The $10 million gift will support research and programs in the emerging field of precision nutrition. Above, the Discovery Kitchen, which offers experiential learning opportunities for students on the role of nutrition in human health and well-being

Read the full story by Robin Roger in the Cornell Chronicle.

The College of Human Ecology (CHE) has received a $10 million commitment from Joan Klein Jacobs ’54 and Irwin M. Jacobs ’54, BEE ’56, to support the college’s new Center for Precision Nutrition and Health. The gift will endow the center’s executive directorship, two postdoctoral fellowships and funds to advance faculty innovation and student experiential learning – all named in honor of Joan Jacobs as a dedicated alumna of the college.

The gift will also expand the center’s portfolio of research and programs in the emerging field of precision nutrition, which delivers tailored dietary recommendations based on a person’s genetics, gut microbes and other biological, environmental and social factors. The center’s ultimate goal is to develop interventions that will improve health outcomes at both the individual and population level.

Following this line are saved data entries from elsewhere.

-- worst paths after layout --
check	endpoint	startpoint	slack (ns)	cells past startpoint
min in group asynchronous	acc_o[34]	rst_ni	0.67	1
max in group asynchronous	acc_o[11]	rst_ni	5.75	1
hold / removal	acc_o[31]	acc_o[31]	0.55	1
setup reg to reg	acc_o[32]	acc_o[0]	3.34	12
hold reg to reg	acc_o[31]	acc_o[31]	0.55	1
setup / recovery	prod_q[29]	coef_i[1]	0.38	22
===== src/rtl/prt_pkg.sv =====
package prt_pkg;

    localparam int SLOT_COUNT_DEF = 16;

    localparam int MAC_W    = 48;
    localparam int TIME_W   = 32;
    localparam int RANGE_W  = 20;
    localparam int PERIOD_W = 16;
    localparam int FAIL_W   = 8;
    localparam int REQ_W    = 3;
    localparam int CFG_IDX_W  = 2;
    localparam int CFG_DATA_W = 48;
    // period times the backoff factor of five
    localparam int BPERIOD_W = PERIOD_W + 3;

    localparam logic [REQ_W-1:0] REQ_SUCCESS = 3'd0;
    localparam logic [REQ_W-1:0] REQ_FAILURE = 3'd1;
    localparam logic [REQ_W-1:0] REQ_FRESH   = 3'd2;
    localparam logic [REQ_W-1:0] REQ_LAST    = 3'd3;
    localparam logic [REQ_W-1:0] REQ_DUE     = 3'd4;

    localparam logic [CFG_IDX_W-1:0] CFG_SELF_MAC     = 2'd0;
    localparam logic [CFG_IDX_W-1:0] CFG_RANGE_PERIOD = 2'd1;
    localparam logic [CFG_IDX_W-1:0] CFG_MAX_FAILURES = 2'd2;
    localparam logic [CFG_IDX_W-1:0] CFG_MAX_AGE      = 2'd3;

    localparam logic [MAC_W-1:0]    SELF_MAC_RST     = '0;
    localparam logic [PERIOD_W-1:0] RANGE_PERIOD_RST = 16'd200;
    localparam logic [FAIL_W-1:0]   MAX_FAILURES_RST = 8'd3;
    localparam logic [PERIOD_W-1:0] MAX_AGE_RST      = 16'd1000;

    localparam logic [RANGE_W-1:0] RANGE_SAT = 20'd1000000;
    localparam logic [FAIL_W-1:0]  FAIL_SAT  = 8'd255;

    typedef struct packed {
        logic [REQ_W-1:0]   req_type;
        logic [MAC_W-1:0]   peer_mac;
        logic [TIME_W-1:0]  now_ms;
        logic [RANGE_W-1:0] range_mm;
    } t_req;

    typedef struct packed {
        logic               found;
        logic [RANGE_W-1:0] range_out_mm;
        logic [TIME_W-1:0]  measured_at_ms;
        logic               due;
    } t_res;

    typedef struct packed {
        logic [MAC_W-1:0]   mac;
        logic [RANGE_W-1:0] rng_mm;
        logic [TIME_W-1:0]  last_ok;
        logic [TIME_W-1:0]  last_attempt;
        logic [FAIL_W-1:0]  fail_count;
        logic               has_range;
    } t_entry;

endpackage


===== src/rtl/prt_ram.sv =====
module prt_ram #(
    parameter int WIDTH = 8,
    parameter int DEPTH = 16,
    parameter int AW    = (DEPTH > 1) ? $clog2(DEPTH) : 1
) (
    input  logic             i_clk,
    input  logic             i_we,
    input  logic [AW-1:0]    i_waddr,
    input  logic [WIDTH-1:0] i_wdata,
    input  logic [AW-1:0]    i_raddr,
    output logic [WIDTH-1:0] o_rdata
);

    logic [WIDTH-1:0] r_mem [DEPTH];
    logic [WIDTH-1:0] r_rdata;

    always_ff @(posedge i_clk) begin
        if (i_we) begin
            r_mem[i_waddr] <= i_wdata;
        end
        r_rdata <= r_mem[i_raddr];
    end

    assign o_rdata = r_rdata;

endmodule


===== src/rtl/peer_range_table.sv =====
// Peer range table: SLOT_COUNT entries of ranging results keyed by peer MAC.
//
// Input channel (i_in_valid / o_in_stall, payload i_in) carries one request;
// output channel (o_out_valid / i_out_stall, payload o_out) returns exactly
// one result transaction per request, in order.
// Configuration is a plain write port (i_cfg_we, i_cfg_idx, i_cfg_data);
// the user must write it only while the block is idle; nothing enforces that.
//
// Each request scans every slot of the entry RAM once (one read per cycle),
// then reads the chosen slot again and, for success, failure and due
// requests that act on it, writes it back. One request is worked on at a
// time and the block passes through idle before the next is taken.
// The input is not stalled while a finished result waits in the output
// register; a stalled receiver holds back the next result, and the input
// stays stalled until that result can be loaded.
// Reset clears the used marks of all slots (no clearing pass needed) and
// loads the register defaults; RAM contents count only in slots marked used.
module peer_range_table #(
    parameter int SLOT_COUNT = prt_pkg::SLOT_COUNT_DEF
) (
    input  logic                            i_clk,
    input  logic                            i_rst_n,
    input  logic                            i_in_valid,
    output logic                            o_in_stall,
    input  prt_pkg::t_req                   i_in,
    output logic                            o_out_valid,
    input  logic                            i_out_stall,
    output prt_pkg::t_res                   o_out,
    input  logic                            i_cfg_we,
    input  logic [prt_pkg::CFG_IDX_W-1:0]   i_cfg_idx,
    input  logic [prt_pkg::CFG_DATA_W-1:0]  i_cfg_data
);

    import prt_pkg::*;

    localparam int IW = (SLOT_COUNT > 1) ? $clog2(SLOT_COUNT) : 1;
    localparam logic [IW-1:0] LAST_IDX = IW'(SLOT_COUNT - 1);
    localparam int EW = $bits(t_entry);

    localparam logic [2:0] ST_IDLE   = 3'd0;
    localparam logic [2:0] ST_SCAN   = 3'd1;
    localparam logic [2:0] ST_DRAIN  = 3'd2;
    localparam logic [2:0] ST_DECIDE = 3'd3;
    localparam logic [2:0] ST_UPD    = 3'd4;
    localparam logic [2:0] ST_OUT    = 3'd5;

    logic [2:0]          r_state, n_state;
    logic [MAC_W-1:0]    r_self_mac;
    logic [PERIOD_W-1:0] r_period;
    logic [FAIL_W-1:0]   r_max_fail;
    logic [PERIOD_W-1:0] r_max_age;
    logic [SLOT_COUNT-1:0] r_used;

    t_req                r_req;
    logic [IW-1:0]       r_addr;
    logic                r_rd_vld;
    logic [IW-1:0]       r_rd_idx;

    logic                r_hit, r_rhit, r_free;
    logic [IW-1:0]       r_hit_idx, r_rhit_idx, r_free_idx, r_old_idx;
    logic [TIME_W-1:0]   r_old_age;

    logic [IW-1:0]       r_tgt;
    logic                r_new;
    logic                r_act;
    t_res                r_res;
    logic                r_out_vld;
    t_res                r_out;

    logic                w_accept;
    logic [IW-1:0]       w_raddr;
    logic [EW-1:0]       w_rdata;
    t_entry              w_rd;
    logic                w_rd_used;
    logic [TIME_W-1:0]   w_age;
    logic [IW-1:0]       w_tgt;
    logic                w_new;
    logic                w_act;
    t_entry              w_base;
    t_entry              w_wr;
    logic                w_we;
    t_res                w_res;
    logic [BPERIOD_W-1:0] w_bperiod;
    logic                w_load_out;

    assign w_accept   = i_in_valid && !o_in_stall;
    assign o_in_stall = (r_state != ST_IDLE);

    // configuration registers
    always_ff @(posedge i_clk) begin
        if (!i_rst_n) begin
            r_self_mac <= SELF_MAC_RST;
            r_period   <= RANGE_PERIOD_RST;
            r_max_fail <= MAX_FAILURES_RST;
            r_max_age  <= MAX_AGE_RST;
        end else if (i_cfg_we) begin
            unique case (i_cfg_idx)
                CFG_SELF_MAC:     r_self_mac <= i_cfg_data[MAC_W-1:0];
                CFG_RANGE_PERIOD: r_period   <= i_cfg_data[PERIOD_W-1:0];
                CFG_MAX_FAILURES: r_max_fail <= i_cfg_data[FAIL_W-1:0];
                CFG_MAX_AGE:      r_max_age  <= i_cfg_data[PERIOD_W-1:0];
                default: ;
            endcase
        end
    end

    prt_ram #(
        .WIDTH (EW),
        .DEPTH (SLOT_COUNT),
        .AW    (IW)
    ) u_ram (
        .i_clk   (i_clk),
        .i_we    (w_we),
        .i_waddr (r_tgt),
        .i_wdata (w_wr),
        .i_raddr (w_raddr),
        .o_rdata (w_rdata)
    );

    assign w_rd      = t_entry'(w_rdata);
    assign w_rd_used = r_used[r_rd_idx];
    assign w_age     = r_req.now_ms - w_rd.last_ok;

    // slot choice after the scan
    always_comb begin
        w_tgt = r_hit_idx;
        w_new = 1'b0;
        w_act = 1'b0;
        unique case (r_req.req_type)
            REQ_SUCCESS, REQ_FAILURE, REQ_DUE: begin
                w_act = (r_req.req_type != REQ_DUE) || (r_self_mac < r_req.peer_mac);
                w_new = !r_hit;
                priority if (r_hit) begin
                    w_tgt = r_hit_idx;
                end else if (r_free) begin
                    w_tgt = r_free_idx;
                end else begin
                    w_tgt = r_old_idx;
                end
            end
            REQ_FRESH, REQ_LAST: begin
                w_act = r_rhit;
                w_tgt = r_rhit_idx;
            end
            default: ;
        endcase
    end

    assign w_raddr = (r_state == ST_SCAN) ? r_addr : w_tgt;

    // read-modify-write of the chosen slot
    always_comb begin
        if (r_new) begin
            w_base = '0;
            w_base.mac = r_req.peer_mac;
        end else begin
            w_base = w_rd;
        end
        w_wr      = w_base;
        w_res     = '0;
        w_we      = 1'b0;
        w_bperiod = {3'b000, r_period};
        if (w_base.fail_count >= r_max_fail) begin
            w_bperiod = {1'b0, r_period, 2'b00} + {3'b000, r_period};
        end
        if (r_state == ST_UPD && r_act) begin
            unique case (r_req.req_type)
                REQ_SUCCESS: begin
                    w_we              = 1'b1;
                    w_wr.rng_mm       = (r_req.range_mm > RANGE_SAT) ? RANGE_SAT
                                                                     : r_req.range_mm;
                    w_wr.last_ok      = r_req.now_ms;
                    w_wr.last_attempt = r_req.now_ms;
                    w_wr.fail_count   = '0;
                    w_wr.has_range    = 1'b1;
                end
                REQ_FAILURE: begin
                    w_we              = 1'b1;
                    w_wr.last_attempt = r_req.now_ms;
                    if (w_base.fail_count != FAIL_SAT) begin
                        w_wr.fail_count = w_base.fail_count + 1'b1;
                    end
                end
                REQ_DUE: begin
                    w_we      = 1'b1;
                    w_res.due = ((r_req.now_ms - w_base.last_attempt)
                                 >= TIME_W'(w_bperiod));
                end
                REQ_FRESH: begin
                    if ((r_req.now_ms - w_base.last_ok) <= TIME_W'(r_max_age)) begin
                        w_res.found        = 1'b1;
                        w_res.range_out_mm = w_base.rng_mm;
                    end
                end
                REQ_LAST: begin
                    w_res.found          = 1'b1;
                    w_res.range_out_mm   = w_base.rng_mm;
                    w_res.measured_at_ms = w_base.last_ok;
                end
                default: ;
            endcase
        end
    end

    assign w_load_out = (r_state == ST_OUT) && (!r_out_vld || !i_out_stall);

    always_comb begin
        n_state = r_state;
        unique case (r_state)
            ST_IDLE:   if (w_accept) n_state = ST_SCAN;
            ST_SCAN:   if (r_addr == LAST_IDX) n_state = ST_DRAIN;
            ST_DRAIN:  n_state = ST_DECIDE;
            ST_DECIDE: n_state = ST_UPD;
            ST_UPD:    n_state = ST_OUT;
            ST_OUT:    if (w_load_out) n_state = ST_IDLE;
            default:   n_state = ST_IDLE;
        endcase
    end

    // control
    always_ff @(posedge i_clk) begin
        if (!i_rst_n) begin
            r_state   <= ST_IDLE;
            r_used    <= '0;
            r_rd_vld  <= 1'b0;
            r_out_vld <= 1'b0;
        end else begin
            r_state  <= n_state;
            r_rd_vld <= (r_state == ST_SCAN);
            if (w_we) begin
                r_used[r_tgt] <= 1'b1;
            end
            if (w_load_out) begin
                r_out_vld <= 1'b1;
            end else if (!i_out_stall) begin
                r_out_vld <= 1'b0;
            end
        end
    end

    // scan bookkeeping and payload
    always_ff @(posedge i_clk) begin
        if (w_accept) begin
            r_req     <= i_in;
            r_addr    <= '0;
            r_hit     <= 1'b0;
            r_rhit    <= 1'b0;
            r_free    <= 1'b0;
            r_hit_idx <= '0;
            r_rhit_idx <= '0;
            r_free_idx <= '0;
            r_old_idx <= '0;
            r_old_age <= '0;
        end else begin
            if (r_state == ST_SCAN && r_addr != LAST_IDX) begin
                r_addr <= r_addr + 1'b1;
            end
            if (r_rd_vld) begin
                if (!w_rd_used) begin
                    if (!r_free) begin
                        r_free     <= 1'b1;
                        r_free_idx <= r_rd_idx;
                    end
                end else begin
                    if (!r_hit && w_rd.mac == r_req.peer_mac) begin
                        r_hit     <= 1'b1;
                        r_hit_idx <= r_rd_idx;
                    end
                    if (!r_rhit && w_rd.has_range && w_rd.mac == r_req.peer_mac) begin
                        r_rhit     <= 1'b1;
                        r_rhit_idx <= r_rd_idx;
                    end
                    // ties go to the later slot
                    if (w_age >= r_old_age) begin
                        r_old_age <= w_age;
                        r_old_idx <= r_rd_idx;
                    end
                end
            end
        end
        r_rd_idx <= r_addr;
        if (r_state == ST_DECIDE) begin
            r_tgt <= w_tgt;
            r_new <= w_new;
            r_act <= w_act;
        end
        if (r_state == ST_UPD) begin
            r_res <= w_res;
        end
        if (w_load_out) begin
            r_out <= r_res;
        end
    end

    assign o_out_valid = r_out_vld;
    assign o_out       = r_out;

    a_out_from_seq: assert property (@(posedge i_clk) disable iff (!i_rst_n)
        $rose(o_out_valid) |-> $past(r_state) == ST_OUT)
        else $error("result appeared outside the output step");

    a_scan_step: assert property (@(posedge i_clk) disable iff (!i_rst_n)
        (r_state == ST_SCAN && r_addr != LAST_IDX) |=> r_addr == $past(r_addr) + 1'b1)
        else $error("scan address did not advance");

    a_used_set: assert property (@(posedge i_clk) disable iff (!i_rst_n)
        w_we |=> r_used[$past(r_tgt)])
        else $error("written slot not marked used");

    a_found_due_excl: assert property (@(posedge i_clk) disable iff (!i_rst_n)
        o_out_valid |-> !(o_out.found && o_out.due))
        else $error("found and due both set");

endmodule


===== config.mk =====
export PLATFORM = sky130hd
export DESIGN_NAME = peer_range_table
export DESIGN_NICKNAME = d
export VERILOG_FILES = /design/src/rtl/prt_pkg.sv /design/src/rtl/prt_ram.sv /design/src/rtl/peer_range_table.sv
export SDC_FILE = /design/constraint.sdc
export NUM_CORES = 2
export LEC_CHECK = 0
export BUFFER_PORTS_ARGS = -buffer_cell sky130_fd_sc_hd__buf_2
export CELL_PAD_IN_SITES_DETAIL_PLACEMENT = 0
export CELL_PAD_IN_SITES_GLOBAL_PLACEMENT = 2
export CORE_ASPECT_RATIO = 1.5
export CORE_MARGIN = 2
export CORE_UTILIZATION = 54
export CTS_BUF_LIST = sky130_fd_sc_hd__clkbuf_8
export CTS_CLUSTER_DIAMETER = 200
export CTS_CLUSTER_SIZE = 20
export DETAILED_ROUTE_END_ITERATION = 8
export PLACE_DENSITY_LB_ADDON = 0.1
export SYNTH_ARGS = -nofsm -noshare
export SYNTH_HDL_FRONTEND = slang
export SYNTH_HIERARCHICAL = 1
export SYNTH_SLANG_ARGS = --single-unit
export TNS_END_PERCENT = 10

===== constraint.sdc =====
create_clock -name i_clk -period 34.9 [get_ports i_clk]
set_input_delay 6.98 -clock i_clk [delete_from_list [all_inputs] [get_ports i_clk]]
set_output_delay 6.98 -clock i_clk [all_outputs]
set_load 0.01 [all_outputs]

; ---- Yosys cells after proc, flatten, opt, wreduce, memory -nomap -nowiden
; Memory sizes are Yosys's and may differ from the RTL's. A register that Yosys moved wholly into a read port is not among the register bits.
; Index checks and enable logic that the tools add are counted.
[op_classes]
bitwise_logic = 3
magnitude_cmp = 9
n_eq_ne = 21
mux = 29
addsub = 6
reduce_logical = 33
[op_table]
columns = cell, count
row1 = $mux W141, 1
row2 = $sub A32 B32 Y32, 3
row3 = $mux W93, 1
row4 = $pmux W40 S2, 1
row5 = $mux W52, 1
row6 = $eq A48 B48 Y1, 1
row7 = $lt A48 B48 Y1, 1
row8 = $pmux W21 S2, 1
row9 = $ge A32 B19 Y1, 1
row10 = $ge A32 B32 Y1, 1
row11 = $le A32 B16 Y1, 1
row12 = $mux W21, 1
row13 = $gt A20 B20 Y1 const B, 1
row14 = $mux W20, 1
row15 = $add A18 B16 Y19, 1
row16 = $mux W19, 1
row17 = $pmux W3 S6, 1
row18 = $or A16 B16 Y16, 1
row19 = $reduce_and A3 Y1, 5
row20 = $reduce_and A2 Y1, 7
row21 = $eq A3 B2 Y1 const B, 4
row22 = $mux W4, 3
row23 = $lt A4 B5 Y1 const B, 2
row24 = $eq A3 B3 Y1 const B, 3
row25 = 29 further kinds, 57
[word_totals]
ff_bits = 385
mem_count = 1
mem_bits_rw = 2256
[memory_table]
columns = memory, words, word_bits, rd, rd_clocked_by_memory_dff, wr, line
row1 = u_ram.r_mem, 16, 141, 1, 1, 1, prt_ram.sv:14  ; logic [WIDTH-1:0] r_mem [DEPTH];

; ---- Depth between registers and ports, before layout
[logic_depth]
word_depth = 6
ltp_mapped = 29
depth_no_buf = 26

; ---- By module
; Netlist, hierarchy kept.
[by_module_without_submodules]
columns = module, seq_area_each_um2, area_each_um2, instances, cells_each
row1 = prt_ram, 70567.7, 87463.9, 1, 3679
row2 = peer_range_table, 9879.5, 24636.1, 1, 2669

; ---- Worst setup path after synthesis
; Ideal clock, no wire load.
[synth_timing]
kind = reg-to-reg
from = register r_state[2]
to = memory u_ram/r_mem[0][0] (netlist bit) (enable)
required_time_ps = 34086
period_less_slack_ps = 13286
t_arrival_ps = 12473
stages_incl_launch_ff = 8
setup_slack_ps = 21614
path_buffers = 1
path_cell_list = dfxtp_1 -> buf_4 -> nor3b_4 -> and2_1 -> nand2_1 -> inv_1 -> or3b_2 -> nor3_1
[synth_between]
elab_chain_len = 5
[synth_lines]
columns = element, line
row1 = from (decl), peer_range_table.sv:47  ; logic [2:0] r_state, n_state;
row2 = from (signal assigned), peer_range_table.sv:228  ; r_state <= n_state;
row3 = $eq A3 B3 Y1, peer_range_table.sv:166  ; if (r_state == ST_UPD && r_act) begin
row4 = $logic_and A1 B1 Y1, peer_range_table.sv:166
row5 = $mux W1, peer_range_table.sv:166
row6 = via w_we, peer_range_table.sv:81  ; logic w_we;
row7 = $mux W1, prt_ram.sv:18  ; if (i_we) begin
row8 = $mux W1 (not written as such), prt_ram.sv:19  ; r_mem[i_waddr] <= i_wdata;
row9 = to (decl), prt_ram.sv:14
; The timed path passes the listed nets, and every way through them passes these cells.

; ---- Worst setup path in the final report
[layout_timing]
from = register r_state[2]
to = output o_in_stall
[layout_between]
elab_chain_len = 1
[layout_lines]
columns = element, line
row1 = $reduce_bool A3 Y1, peer_range_table.sv:87  ; assign o_in_stall = (r_state != ST_IDLE);
row2 = to (decl), peer_range_table.sv:24  ; output logic o_in_stall,
; No other way between the ends.

==> flow_summary.ini <==
[timing]
slew_viol_final = 0
period_share_pct = 25.8
rsz0062_at_grt = false
finalSetupViolCount = 0
finClkSkew_ns = 0.0846
period_minus_slack_ns = 9.00
finalSetupTns_ns = 0
finalHoldViolCount = 0
whs_ns = 0.426
max_freq_mhz = 111
relSlewSlack_pct = 11.9
worst_slew_pin_slew_ns = 1.32

[pwr]
leakage_nw = 39.9
powerDensity_nw_per_um2 = 61.2
ir_drop_mv = 0.0404

[clock_network]
clockBufferDepth = 4
cts_htree_levels = 4
cts_hold_buf = 0
clkSinkCount = 2782
ctsResizeCount = 0
cts_root_buf = clkbuf_8
cts_made_buffers = 165
cts_tree = built
path_clk_slew_ns = 0.13
postCtsSetupBuffers = 0
insertion_delay_ns = 0.99

[place]
placedCellCount = 9135
gp_congestion = 0.836
dp_hpwl_um = 169000
port_buffers = 213

[routing]
num_vias = 59134
wl_per_cell_um = 30.6
first_pass_iters = 5
vias_per_cell = 6.27
drc = 0
drtAntennaViolNets = 0
first_iter_violations = 6156
totalWireLength_um = 289000

[yosys]
postSynthAreaPerCell_um2 = 17.7
async_reset_ff_share_pct = 0
yosysUniqueCellTypes = 84
synth_seq_area_share_pct = 71.8
synth_area_um2 = 112000
ys_ff_latch = 2782
ys.flop_type = edfxtp_1
syn_inst = 6348
synth_fp_nets = 6742
yosysWarningCount = 6
synth_edf_count = 2473

[cells_and_area]
fin_cells = 9426
mostFrequentLayoutCell = edfxtp_1
nets = 7018
area_delta_synth_final_pct = 6.81
fill_cells = 15659
multi_input_area_um2 = 29700
layout_common_cells = 2473 x edfxtp_1, 538 x mux4_2, 524 x nand2_1
drive_gt1_share_pct = 19.5
ff_latch_area_um2 = 80400

[setup_path]
worstPathMaxFanout = 9
end_kind = primary output
path_class = reg -> out
worstPathArrival_ns = 2.02
worst_ep_required_time_ns = 27.92
startpoint_type = register

[grt]
grt_pass1_vias = 59490
grt_overflow = 0
track_usage_pct = 27.3
grt_max_degree = 123
antenna_found_initial = 15
grt_first_pass_wirelength_um = 416000

[floorplan]
rows = 204
start_util_pct = 54.4
coreArea_um2 = 206000
fp.dieArea_um2 = 211000
die_height_um = 562
die_w_um = 376
io_pins = 214

[flow_run]
cap_violations = 0

[worst_hold_path]
hold_path_class = reg -> reg

[outcome]
outcome = completed
final timing paths:
| path | from | to | slack, ns | cells after the start |
|---|---|---|---|---|
| max | r_state[2] | o_in_stall | 25.90 | 2 |
| min | r_res[50] | o_out[50] | 0.43 | 0 |
| max reg2reg | r_new | r_res[0] | 27.96 | 25 |
| min reg2reg | r_res[50] | o_out[50] | 0.43 | 0 |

“With one of the nation’s largest and most prolific academic research and training programs in nutritional sciences, Cornell is a major driver of the research, and the translation to impact, necessary to achieve precision nutrition’s full potential for human health,” President Martha E. Pollack said. “This extraordinary gift will empower the next generation of nutritional scientists to leverage advances in artificial intelligence, machine learning, and data science to improve lives.”